Evidence of eukaryote-to-eukaryote lateral gene transfer (LGT) has accumulated in recent years [1-14], but the selective pressures governing the evolutionary fate of these genes within recipient species remain largely unexplored [15,16]. Among non-parasitic plants, successful LGT has been reported between different grass species [5,8,11,16-19]. Here we use the grass Alloteropsis semialata, a species that possesses multigene LGT fragments that were acquired recently from distant grass species [5,11,16], to test the hypothesis that the successful LGT conferred an advantage and were thus rapidly swept into the recipient species. Combining whole genome and population-level RAD sequencing, we show that the multigene LGT fragments were rapidly integrated in the recipient genome, likely due to positive selection on genes that added novel functions.
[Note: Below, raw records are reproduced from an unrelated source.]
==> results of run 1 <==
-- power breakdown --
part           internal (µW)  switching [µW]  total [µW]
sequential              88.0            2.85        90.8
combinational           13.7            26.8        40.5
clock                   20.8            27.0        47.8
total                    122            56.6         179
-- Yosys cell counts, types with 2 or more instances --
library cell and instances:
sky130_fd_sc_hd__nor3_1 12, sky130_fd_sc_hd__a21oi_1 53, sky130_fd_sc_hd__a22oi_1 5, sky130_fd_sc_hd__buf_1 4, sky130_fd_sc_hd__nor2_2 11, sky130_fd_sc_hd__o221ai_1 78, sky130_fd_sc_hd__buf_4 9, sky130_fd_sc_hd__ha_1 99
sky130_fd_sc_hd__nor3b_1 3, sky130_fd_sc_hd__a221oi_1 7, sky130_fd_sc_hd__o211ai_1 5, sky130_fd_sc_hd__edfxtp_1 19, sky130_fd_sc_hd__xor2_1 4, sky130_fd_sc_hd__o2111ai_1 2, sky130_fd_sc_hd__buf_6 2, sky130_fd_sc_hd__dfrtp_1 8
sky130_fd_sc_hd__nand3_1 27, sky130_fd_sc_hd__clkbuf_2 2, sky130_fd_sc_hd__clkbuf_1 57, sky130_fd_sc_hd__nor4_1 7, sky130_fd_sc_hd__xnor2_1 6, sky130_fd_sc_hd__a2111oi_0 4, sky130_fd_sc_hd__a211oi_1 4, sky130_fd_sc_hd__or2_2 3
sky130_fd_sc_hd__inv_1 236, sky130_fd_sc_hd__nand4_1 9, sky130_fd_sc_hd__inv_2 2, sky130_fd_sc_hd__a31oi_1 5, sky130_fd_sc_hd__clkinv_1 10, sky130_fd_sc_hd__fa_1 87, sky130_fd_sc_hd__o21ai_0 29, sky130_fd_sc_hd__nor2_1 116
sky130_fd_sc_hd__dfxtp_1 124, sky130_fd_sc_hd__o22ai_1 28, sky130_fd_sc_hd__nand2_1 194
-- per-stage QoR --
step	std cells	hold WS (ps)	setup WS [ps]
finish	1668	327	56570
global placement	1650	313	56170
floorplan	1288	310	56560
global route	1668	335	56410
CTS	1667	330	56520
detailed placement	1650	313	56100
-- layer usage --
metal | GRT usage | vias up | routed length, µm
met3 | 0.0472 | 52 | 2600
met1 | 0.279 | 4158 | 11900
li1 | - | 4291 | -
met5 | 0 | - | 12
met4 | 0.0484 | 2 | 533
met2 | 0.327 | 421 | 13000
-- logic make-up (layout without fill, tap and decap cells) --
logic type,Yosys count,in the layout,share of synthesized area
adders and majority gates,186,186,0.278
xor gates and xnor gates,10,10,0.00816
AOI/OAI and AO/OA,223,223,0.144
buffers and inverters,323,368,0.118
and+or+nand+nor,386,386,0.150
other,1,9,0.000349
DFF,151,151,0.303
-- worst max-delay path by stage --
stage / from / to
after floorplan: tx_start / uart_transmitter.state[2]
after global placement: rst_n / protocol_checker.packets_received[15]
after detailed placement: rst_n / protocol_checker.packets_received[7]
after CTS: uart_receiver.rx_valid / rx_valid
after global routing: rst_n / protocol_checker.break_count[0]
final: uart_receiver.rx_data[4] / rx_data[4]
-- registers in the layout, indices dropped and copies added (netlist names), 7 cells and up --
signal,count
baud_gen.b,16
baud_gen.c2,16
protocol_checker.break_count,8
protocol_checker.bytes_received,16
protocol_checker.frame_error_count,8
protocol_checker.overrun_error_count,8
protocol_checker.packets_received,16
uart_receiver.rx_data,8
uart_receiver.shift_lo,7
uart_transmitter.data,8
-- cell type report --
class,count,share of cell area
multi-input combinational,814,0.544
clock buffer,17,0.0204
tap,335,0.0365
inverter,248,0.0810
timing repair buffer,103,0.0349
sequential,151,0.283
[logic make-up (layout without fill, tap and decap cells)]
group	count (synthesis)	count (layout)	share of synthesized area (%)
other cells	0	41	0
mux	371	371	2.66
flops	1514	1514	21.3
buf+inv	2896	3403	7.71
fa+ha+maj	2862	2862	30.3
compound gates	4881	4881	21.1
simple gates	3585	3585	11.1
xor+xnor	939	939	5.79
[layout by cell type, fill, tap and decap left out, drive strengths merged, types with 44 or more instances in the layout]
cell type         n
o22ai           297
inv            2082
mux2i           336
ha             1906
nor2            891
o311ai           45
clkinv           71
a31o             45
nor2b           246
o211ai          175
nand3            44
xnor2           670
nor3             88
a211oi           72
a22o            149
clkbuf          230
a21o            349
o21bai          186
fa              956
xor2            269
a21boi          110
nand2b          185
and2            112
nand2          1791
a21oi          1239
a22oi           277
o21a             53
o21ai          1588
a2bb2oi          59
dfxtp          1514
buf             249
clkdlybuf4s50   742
This design comes from an exercise in tuning for small area, a short achievable clock period and few clock cycles per item on the open sky130 flow, not from production work.
Function was checked by simulation only, so behaviour that the tests miss may differ from the original.
No activity file was given, so power comes from the tool's default toggle rates.

## flow/design.v (module list and top-level ports; edited modules follow where they fit)
// module mac_s: 345 lines
// module mac_u: 345 lines
// module mac_r: 345 lines
// module net_16_16_8_4_16_1_8: 221 lines
module net_16_16_8_4_16_1_8(clk, reset, input_valid, input_ready, input_data, output_valid, output_ready, output_data);
  // ...
==> flow/flow/run.sh <==
#!/bin/bash
# Standard ORFS layout (the standard.sh), with timing repair aimed at a tighter
# setup target than the 10 ns clock: repair_timing treats paths with less than
# SETUP_SLACK_MARGIN ns of slack as violations. Constraints (SDC) are unchanged.
set -o pipefail
MARGIN=$(cat flow/margin.txt 2>/dev/null || echo 6.4)
bash standard.sh SETUP_SLACK_MARGIN=$MARGIN finish 2>&1 | tee flow_make.log
==> flow/flow/margin.txt <==
6.7
==> flow/standard.sh <==
#!/bin/bash
# synth_recipe.tcl (not shown) runs the flow's synth.tcl, then flattens the netlist and writes it again
# the make line also repeats each setting of config.mk as NAME=value (left out here)
make -C /OpenROAD-flow-scripts/flow DESIGN_CONFIG=/design/flow/config.mk WORK_HOME=/design/flow/orfs CLKGATE_MAP_FILE= SYNTH_SCRIPT=/design/flow/synth_recipe.tcl "${@:-finish}"
==> flow/config.mk <==
export PLATFORM = sky130hd
export DESIGN_NAME = net_16_16_8_4_16_1_8
export DESIGN_NICKNAME = net_16_16_8_4_16_1_8
export VERILOG_FILES = /design/flow/design.v
export SDC_FILE = /design/flow/constraint.sdc
export NUM_CORES = 4
export LEC_CHECK = 0
export ABC_AREA = 1
export CAP_MARGIN = 20
export CORE_MARGIN = 2
export CORE_UTILIZATION = 40
export CTS_CLUSTER_DIAMETER = 100
export CTS_CLUSTER_SIZE = 20
export SLEW_MARGIN = 20
==> flow/constraint.sdc <==
create_clock -name core_clock -period 10.0 [get_ports {clk}]
set_input_delay 2.0000 -clock core_clock [delete_from_list [all_inputs] [get_ports {clk}]]
set_output_delay 2.0000 -clock core_clock [all_outputs]
set_load 0.01 [all_outputs]
==> notes.md, run 1 <==
* Status: complete, no violations
* Placed cell count at between 20000 and 25000
* CTS Buf Count at 172
* Total power at 45.4 mW
* Total gr overflow at 0
* Final worst path period need at 3.51 ns
* Top cells by area, synth: dfxtp_1, fa_1, ha_1, xor2_1, nand2_1
* Synth Area in Compound Gates at roughly a tenth
* Die X at 661 um
* Seq/total area at 32.6%
* Fraction of registers with async set/reset at 0%
* Max power group: combinational cells
* Layout Area Growth over Synthesis at 7.49%
* Post-synth top cells: nand2_1, inv_1, dfxtp_1, xor2_1, o22ai_1
* Sw frac at 40.9%
* Number of global-route vias before repair at 124000
* Total die area at between 400000 and 500000 sq um
* Pint at 26.8 mW
* Post-Synth Adder-Cell Area at between 20% and 30%
* Actual slew at the worst max-slew pin at 1.11 ns
* Fin util at 43.1%
* Non-clock inverter count at 2957
* CP Max Fanout at 2
* Pre-antenna DRT Iters at 7
* Share of layout cells above drive strength 1 at 4.94%
* Largest reg by FF count: x2buf
* WS Path Type: reg -> out
* GR met2 Demand/Resource at between 30% and 40%
* Comb pwr at ~21 mW
* Worst R2R Path Depth at 7
* Layout non-clock buf frac at about 1.4%
* VDD IR max at 0.207 mV
* Multiplexer share of the synthesized area at 0%
* Layout net count at 21500
* Non-Filler Instances at 24600
* Fmax at between 200 and 300 MHz
* Gr usage total at 21.6%
* Root buf cell: clkbuf_16
* Slew Viols, Final at 0
* Busiest metal layer after global routing: met2
* First-pass GRT wire length at ~740 mm
* Max-area cell class: multi-input gates
* Clk latency of the worst-skew pair at 0.94 ns
* WL met3 at 26.4 mm
* R2R setup slack at 6.72 ns
Testbench counts, summed over its fixed seeds: cycles 3,456, vectors 192.
==> run 2: changes to the inputs <==
==> flow/flow/margin.txt (replaced) <==
6.8
==> notes.md, run 2 <==
* Fillers at 41900 (was 42000)
* Worst Setup Start Kind: flip-flop (unchanged)
* Worst Path Required at 8.00 ns (about the same)
* Via/cell ratio at 5.15 (was 5.13)
* # rows at 241 (unchanged)
* Cells traversed along the worst timing path: buf_6 (unchanged)
* Crit. Startpoint: ob[0][1] (was rdy)
* Pre-antenna DRT Iters at 6 (was 7)
* WP data arrival at 1.46 ns (was 1.51 ns)
* Fraction of registers with async set/reset at 0% (unchanged)
* Layout net count at 21500 (about the same)
* Final worst path period need at 3.46 ns (was 3.51 ns)
* Post-synth top area cell: dfxtp_1 (unchanged)
* Vias at 127000 (about the same)
* Fin Setup TNS at 0 ns (unchanged)
* CTS Buf Count at 173 (was 172)
* Pwr dens at 244 nW/um^2 (was 245 nW/um^2)
* Post-Place Setup Slack at 5.27 ns (was 5.52 ns)
* HP Start: l1m (was l2m)
* Fmax at 289 MHz (was 285 MHz)
* Top-count cell post-synth: nand2_1 (unchanged)
* Clk latency of the worst-skew pair at 0.96 ns (was 0.94 ns)
* CTS sink count at 2887 (unchanged)
* Biggest regs: x2buf x256, x3buf x128, ob x60 (unchanged)
* CTS tree: yes (unchanged)
* Cell Area, Synth at 173000 sq um (unchanged)
* Mapped Cells at 19300 (unchanged)
* CTS max path bufs at 4 (unchanged)
* Synth Flop Type: dfxtp_1 (unchanged)
* Slew Viols, Final at 0 (unchanged)
* Hold crit path type: reg -> reg (unchanged)
* YS warnings at 10 (unchanged)
* Worst R2R Path Depth at 9 (was 7)
* Seq. cell area at 60600 sq um (about the same)
* Critical Path End: output_data[1] (was input_ready)
* Post-synth top cells: nand2_1, inv_1, dfxtp_1, xor2_1, o22ai_1 (unchanged)
* Total gr overflow at 0 (unchanged)
* Syn avg cell area at 8.93 sq um (unchanged)
* RR Endpoint: m1_7.ca[15] (was m1_6.ca[7])
* Multi-input logic area at 99800 sq um (was 99000 sq um)
* # setup viols final at 0 (unchanged)
* Most frequent cells in the layout: nand2_1, inv_1, dfxtp_1 (unchanged)
* VDD IR max at 0.193 mV (was 0.207 mV)
* Worst flop-to-flop path startpoint: x1[14] (was x1[0])
* Worst clock skew at 0.0984 ns (was 0.0471 ns)
* Post-synthesis sequential area ratio at 35.0% (unchanged)
* Clk slew on worst S/H paths at 0.09 ns (about the same)
* Period utilization at 34.6% (was 35.1%)
* HPWL after detailed placement at 345 mm (was 347 mm)
* PortBufs at 36 (unchanged)
* Top delay family on crit path: flip-flops (unchanged)
* Post-synth EDFFs at 269 (unchanged)
* Post-route ant nets at 0 (unchanged)
* Max cap viols at 0 (unchanged)
* WL/cell at 19.8 um (about the same)
* Max FFs per register at 256 (unchanged)
* Top cells by area, synth: dfxtp_1, fa_1, ha_1, xor2_1, nand2_1 (unchanged)
* Share of layout cells above drive strength 1 at 6.08% (was 4.94%)
* CP bufs+invs at 1 (unchanged)
* # IOs at 38 (unchanged)
* Starting Density at 40.1% (unchanged)
* Leak Pwr at 89.9 nW (was 89.5 nW)
* WS Path Type: reg -> out (unchanged)
* Final wirelength at 489 mm (about the same)
* Root buf cell: clkbuf_16 (unchanged)
* Seq cells post-synth at 2887 (unchanged)
* Placer Congestion at 0.963 (was 0.958)
* DRT iter0 DRCs at 9702 (was 9226)
* Actual slew at the worst max-slew pin at 1.18 ns (was 1.11 ns)
* Synthesized net count at 22000 (unchanged)
* R2R setup slack at 6.82 ns (was 6.72 ns)
* CP endpoint kind: primary output (unchanged)
* CP Max Fanout at 2 (unchanged)
* Status: complete, no violations (unchanged)
* Core area at 430000 sq um (unchanged)
* First-pass GRT wire length at 749 mm (was 740 mm)
* Slowest-stage cell, CP: dfxtp_4 (unchanged)
* Drc violations at 0 (unchanged)
* Final Hold Fails at 0 (unchanged)
* Slack of the critical path at 6.54 ns (was 6.49 ns)
* Synth unique cells at 49 (unchanged)
* Total die area at 437000 sq um (unchanged)
* Worst path max stage delay at 0.42 ns (was 0.44 ns)
* Relative max-transition margin at 21.0% (was 25.8%)
* RSZ-0062 raised after global routing: true (unchanged)
* Total power at 45.6 mW (was 45.4 mW)
* Die X at 661 um (unchanged)
* Largest reg by FF count: x2buf (unchanged)
* Layout Area Growth over Synthesis at 8.37% (was 7.49%)
* Gr usage total at 21.9% (was 21.6%)
* CP Depth at 1 (unchanged)
* Most common cell after layout, fill and taps aside: nand2_1 (unchanged)
* Largest net degree at the start of global routing at 128 (was 158)
* Top cell type's share of synthesized area at 30.4% (unchanged)
* Number of global-route vias before repair at 126000 (was 124000)
* H-Tree Depth at 4 (unchanged)
* Die height at 661 um (unchanged)
* Initial antenna violation count at 18 (was 23)
==> run 2: stage by stage <==
step | instance area, sq um | hold slack (ns) | utilization (%) | instances
final | 187000 | 0.398 | 43.5 | 24700
after global routing | 187000 | 0.417 | 43.5 | 24700
after CTS | 184000 | 0.398 | 42.7 | 24600
after detailed placement | 177000 | 0.388 | 41.1 | 24200
after global placement | 177000 | 0.391 | 41.1 | 24200
after floorplan | 173000 | 0.326 | - | 19300
==> run 2: cell type report <==
type	count	area share [%]
Multi-Input combinational cell	12500	53.4
Sequential cell	2887	32.4
Inverter	2954	6.03
Tap cell	5710	3.82
Clock buffer	223	2.48
Timing Repair Buffer	326	1.71
Clock inverter	23	0.187
Antenna cell	14	0.0187
Timing Repair inverter	1	0.00268
==> run 2: layer usage <==
layer  vias to the layer above  share of wire (%)  GRT usage (%)
li1                      60900                  -              -
met1                     61600                 44           29.0
met2                      3675                 46           36.1
met3                       836                5.2           2.31
met4                         8                4.7           9.45
met5                         -              0.010              0
==> run 2: logic make-up (layout without fill, tap and decap cells) <==
| logic type | after synthesis | count (layout) | synth area share (%) |
|---|---|---|---|
| compound gates | 2870 | 2870 | 9.95 |
| xor+xnor | 2146 | 2146 | 10.9 |
| fa+ha+maj | 2616 | 2616 | 24.1 |
| buf+inv | 3930 | 3527 | 8.84 |
| flops | 2887 | 2887 | 35.0 |
| other cells | 1 | 15 | 0.00217 |
| simple gates | 4875 | 4915 | 11.2 |
==> run 2: worst min path at each step <==
stage	end	slack, ns	cells past startpoint
CTS	f1p	0.40	2
detailed placement	f1p	0.39	2
finish	l1p	0.40	2
global placement	l2p	0.39	2
floorplan	m1_0.ca[2]	0.33	0
global route	l2m	0.42	2
==> run 2: repair_timing <==
| action | CTS | global route |
|---|---|---|
| endpoints found under the setup margin | 1227 | 1035 |
| pin swaps | 71 | 134 |
| gates resized for setup | 396 | 531 |
| setup buffers | 82 | 97 |
| gates cloned | 21 | 21 |
| hold buffers | 0 | 0 |
==> run 2: power by group <==
group / total, mW / internal (mW) / switching, mW / leakage (nW)
Combinational: 21.2 / 8.85 / 12.4 / 63.3
Sequential: 16.9 / 14.8 / 2.09 / 24.2
Clock: 7.51 / 3.36 / 4.15 / 2.43
From an optimization exercise on the open Yosys and OpenROAD flow, aimed at small area, a short achievable clock period and few clock cycles; shortcuts taken in it are not production practice. Function was checked by simulation only, so behaviour that the tests miss may differ from the original. Power figures rest on the tool's default switching activity, not on a simulated workload.

## flow/design.v (module list and top-level ports; edited modules follow where they fit)
// module alu_unit: 970 lines
module alu_unit(
    input clk,
    input rst,
    input in_valid,
    output in_ready,
    input [15:0] a,
    input [15:0] b,
    input [2:0] op,
    output reg out_valid,
    output reg [15:0] r
    );
  // ...
==> flow/flow/run.sh <==
#!/bin/bash
# Layout flow: the standard flow, except that synthesis maps with the
# ABC script in flow/abc_area.script (area-oriented mapping, no ABC
# buffering/upsizing; the resizer later fixes timing on the placed design).
# Then: buf_1 port buffers, clkbuf_8 clock buffers, and the resizer asked
# to leave 55.2 ns of setup slack. Each part logs to its own file.
set -e
rm -rf scripts_abc
cp -r "$FLOW_HOME/scripts" scripts_abc
cp flow/abc_area.script scripts_abc/abc_area.script
A=("BUFFER_PORTS_ARGS=-buffer_cell sky130_fd_sc_hd__buf_1" CTS_BUF_LIST=sky130_fd_sc_hd__clkbuf_8 SETUP_SLACK_MARGIN=55.2 )
bash standard.sh "${A[@]}" SCRIPTS_DIR=$PWD/scripts_abc synth > synth.log 2>&1
bash standard.sh "${A[@]}" finish > standard.log 2>&1
==> flow/flow/abc_area.script <==
strash
dch
amap
strash
dch
amap
topo
stime -c
==> flow/standard.sh <==
#!/bin/bash
# synth_recipe.tcl (not shown) runs the flow's synth.tcl, then flattens the netlist and writes it again
# the make line also repeats each setting of config.mk as NAME=value (left out here)
make -C /OpenROAD-flow-scripts/flow DESIGN_CONFIG=/design/flow/config.mk WORK_HOME=/design/flow/orfs CLKGATE_MAP_FILE= SYNTH_SCRIPT=/design/flow/synth_recipe.tcl "${@:-finish}"
==> flow/config.mk <==
export PLATFORM = sky130hd
export DESIGN_NAME = alu_unit
export DESIGN_NICKNAME = alu_unit
export VERILOG_FILES = /design/flow/design.v
export SDC_FILE = /design/flow/constraint.sdc
export NUM_CORES = 4
export LEC_CHECK = 0
export ABC_AREA = 1
export CAP_MARGIN = 20
export CORE_MARGIN = 2
export CORE_UTILIZATION = 40
export SLEW_MARGIN = 20
==> flow/constraint.sdc <==
create_clock -name core_clock -period 70.0 [get_ports {clk}]
set_input_delay 14.0000 -clock core_clock [delete_from_list [all_inputs] [get_ports {clk}]]
set_output_delay 14.0000 -clock core_clock [all_outputs]
set_load 0.01 [all_outputs]
==> run summary, run 1 <==
status=no timing/DRC/antenna violations; ant diodes=0; Worst R2R Setup Slack=56.46 ns; dominant class by area=multi-input combinational cells; Tap Cells=280; DR WL met2=11100 um; Max Cap Viol=0; post-synthesis mux area share=0; ranking of synthesized cells by area=dfxtp_1 32%, ha_1 15%, fa_1 13%; Post-CTS Hold Fix Bufs=0; RSZ-0062 raised after global routing=yes; final net count=1307; Multi-input gate area=0.00561 mm2; main combinational cell family by area after synthesis=adder cells; Clock group=63.6 uW; Post-synth ARST share=0; area post-placement=0.00941 mm2; Slew @ Worst Pin=1.06 ns; initial core utilization=0.405; clock root cell=clkbuf_8; Top Usage Layer GRT=met2; hold_ws=0.332 ns; WL met3=1070 um; register area share after synthesis=0.324; Metal-1 WL=10600 um; largest net degree at the start of global routing=24; Critical Path AT=0.92 ns; Die W=152 um; Synth Register Bits=142
Testbench counts, summed over its fixed seeds: cycles 4,032.
==> inputs of run 2 (changes only) <==
==> flow/flow/run.sh (replaced) <==
#!/bin/bash
# Layout flow: the standard flow, except that synthesis maps with the
# ABC script in flow/abc_area.script (area-oriented mapping, no ABC
# buffering/upsizing; the resizer later fixes timing on the placed design).
# Then: buf_1 port buffers, clkbuf_8 clock buffers, and the resizer asked
# to leave 55.1 ns of setup slack. Each part logs to its own file.
set -e
rm -rf scripts_abc
cp -r "$FLOW_HOME/scripts" scripts_abc
cp flow/abc_area.script scripts_abc/abc_area.script
A=("BUFFER_PORTS_ARGS=-buffer_cell sky130_fd_sc_hd__buf_1" CTS_BUF_LIST=sky130_fd_sc_hd__clkbuf_8 SETUP_SLACK_MARGIN=55.1 )
bash standard.sh "${A[@]}" SCRIPTS_DIR=$PWD/scripts_abc synth > synth.log 2>&1
bash standard.sh "${A[@]}" finish > standard.log 2>&1
==> run 2 against run 1 <==
Net effect:
- worst hold slack hardly changed
- global-route usage hardly changed
- sequential power hardly changed
- power hardly changed
- largest cell class unchanged
- still clean
- die area stayed put
- wire length is 0.38% lower
==> run summary, run 2 <==
top cell type's share of synthesized area=0.324 (unchanged); main combinational cell family by area after synthesis=adder cells (unchanged); CP max stage cell=dfxtp_2 (was dfxtp_4); Synth Register Bits=142 (unchanged); P_leak=4.15 nW (was 4.16 nW); clock root cell=clkbuf_8 (unchanged); Synth Area in Compound Gates=0.231 (unchanged); EDFF count, synth=0 (unchanged); Setup Skew=0.0183 ns (was 0.0201 ns); dpl ws=54.17 ns (unchanged); htree depth=4 (unchanged); critical-path cell list=buf_6 (unchanged); Routed wire per std cell=16.5 um (about the same); Slew headroom=0.290 (about the same); total CTS buffers=17 (unchanged); DRT iter0 DRCs=408 (was 362); Peak Freq=67.0 MHz (about the same); I/O pins=56 (unchanged); PD cells=22.6 mW/mm2 (was 22.5 mW/mm2); Final period util=0.213 (about the same); Worst EP required=56.00 ns (about the same); first-pass GRT wire length=36500 um (about the same); delay-heaviest family, CP=flip-flops (unchanged); Ys Warns=1 (unchanged); routability-driven placement congestion ratio=0.910 (unchanged); Final WS setup=55.07 ns (was 55.08 ns); Critical Path AT=0.93 ns (was 0.92 ns); RSZ-0062 raised after global routing=yes (unchanged); DRT Pass-1 Iters=5 (unchanged); num rows=54 (unchanged); Synth Area in XOR/XNOR=0 (unchanged); HP Class=flip-flop to flip-flop (unchanged); clk latency of the worst-skew pair=0.45 ns (about the same); via/cell ratio=5.21 (was 5.22); most frequent cells in the layout=132 x dfxtp_1, 117 x nor2_1, 116 x a21oi_1 (was 132 x dfxtp_1, 117 x nor2_1, 115 x a21oi_1); Overall Global Routing Usage=0.200 (about the same); TNS Setup=0 ns (unchanged); CP Class=flip-flop to output port (unchanged); Syn Std Cell Area=0.00877 mm2 (unchanged); # port buffers=54 (unchanged); ranking of synthesized cells by area=dfxtp_1 32%, ha_1 15%, fa_1 13% (unchanged); final net count=1303 (was 1307); Max Cap Viol=0 (unchanged); top_reg_cell synth=dfxtp_1 (unchanged); status=no timing/DRC/antenna violations (unchanged); layout cells sized above 1=0.102 (was 0.107); Synth Area in Adders=0.278 (unchanged); initial core utilization=0.405 (unchanged); drt total wl=23000 um (was 23100 um); total gr overflow=0 (unchanged); largest net degree at the start of global routing=24 (unchanged); Fin. Hold Viols=0 (unchanged); final setup violation count=0 (unchanged); dpl cells=1351 (unchanged); VDD IR max=13.5 uV (was 13.4 uV); Die ar.=0.0231 mm2 (unchanged); Seq. cell area=0.00286 mm2 (unchanged); via count=7283 (was 7319); Die H=152 um (unchanged); syn avg cell area=8.71 um2 (unchanged); initial antenna violation count=0 (unchanged); vias in the first global route=6828 (was 6832); fin cells=1397 (was 1401); Layout area overhead=15.8% (was 16.3%); Max Fanout on Critical Path=1 (unchanged); ant diodes=0 (unchanged); clock-pin transition on the worst setup and hold timing paths=0.09 ns (about the same); post-route ant nets=0 (unchanged); library cells used by synthesis=34 (unchanged); filler instances=2098 (was 2097); Slew Viols, Final=0 (unchanged); Critical Path End Type=output port (unchanged); minimum clock period=14.93 ns (was 14.92 ns); commonest non-fill, non-tap cell in the layout=dfxtp_1 (unchanged); DP HPWL=17800 um (unchanged); register area share after synthesis=0.324 (unchanged); cell count after synthesis=1007 (unchanged); Post-synth ARST share=0 (unchanged); Slew @ Worst Pin=1.06 ns (about the same); # clock sinks=142 (unchanged); top cells by count, synth=142 x dfxtp_1, 123 x clkinv_1, 121 x a21oi_1 (unchanged); CTS max path bufs=2 (unchanged); Multi-input gate area=0.00560 mm2 (was 0.00561 mm2); CTS tree=done (unchanged); post-synthesis mux area share=0 (unchanged); most common cell in the netlist=dfxtp_1 (unchanged); max incr delay on CP=0.38 ns (was 0.37 ns); Synth Area in Simple Gates=0.113 (unchanged); post-synth net total=1205 (unchanged); hold_ws=0.332 ns (about the same); DRC Markers=0 (unchanged); Post-CTS Hold Fix Bufs=0 (unchanged); Yosys top cell by area=dfxtp_1 (unchanged); Final Total Pwr=230 uW (about the same); core area=0.0217 mm2 (unchanged); Die W=152 um (unchanged); Startpoint Class=flip-flop (unchanged); Crit path buffers/inverters=1 (unchanged)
These fragments also contained physically linked hitch-hiking protein-coding genes, and subsequent genomic erosion created gene presence/absence polymorphisms that persist in multiple geographic locations, becoming part of the standing genetic variation. Unexpectedly, one of the hitch-hiking genes underwent a secondary rapid spread in certain subpopulations. This shows that eukaryotic LGT can have a delayed impact, contributing to local adaptation and intraspecific ecological diversification. Therefore, while short-term LGT integration is mediated by positive selection on some of the transferred genes, physically linked hitch-hikers can remain functional and augment the standing genetic variation with delayed adaptive consequences.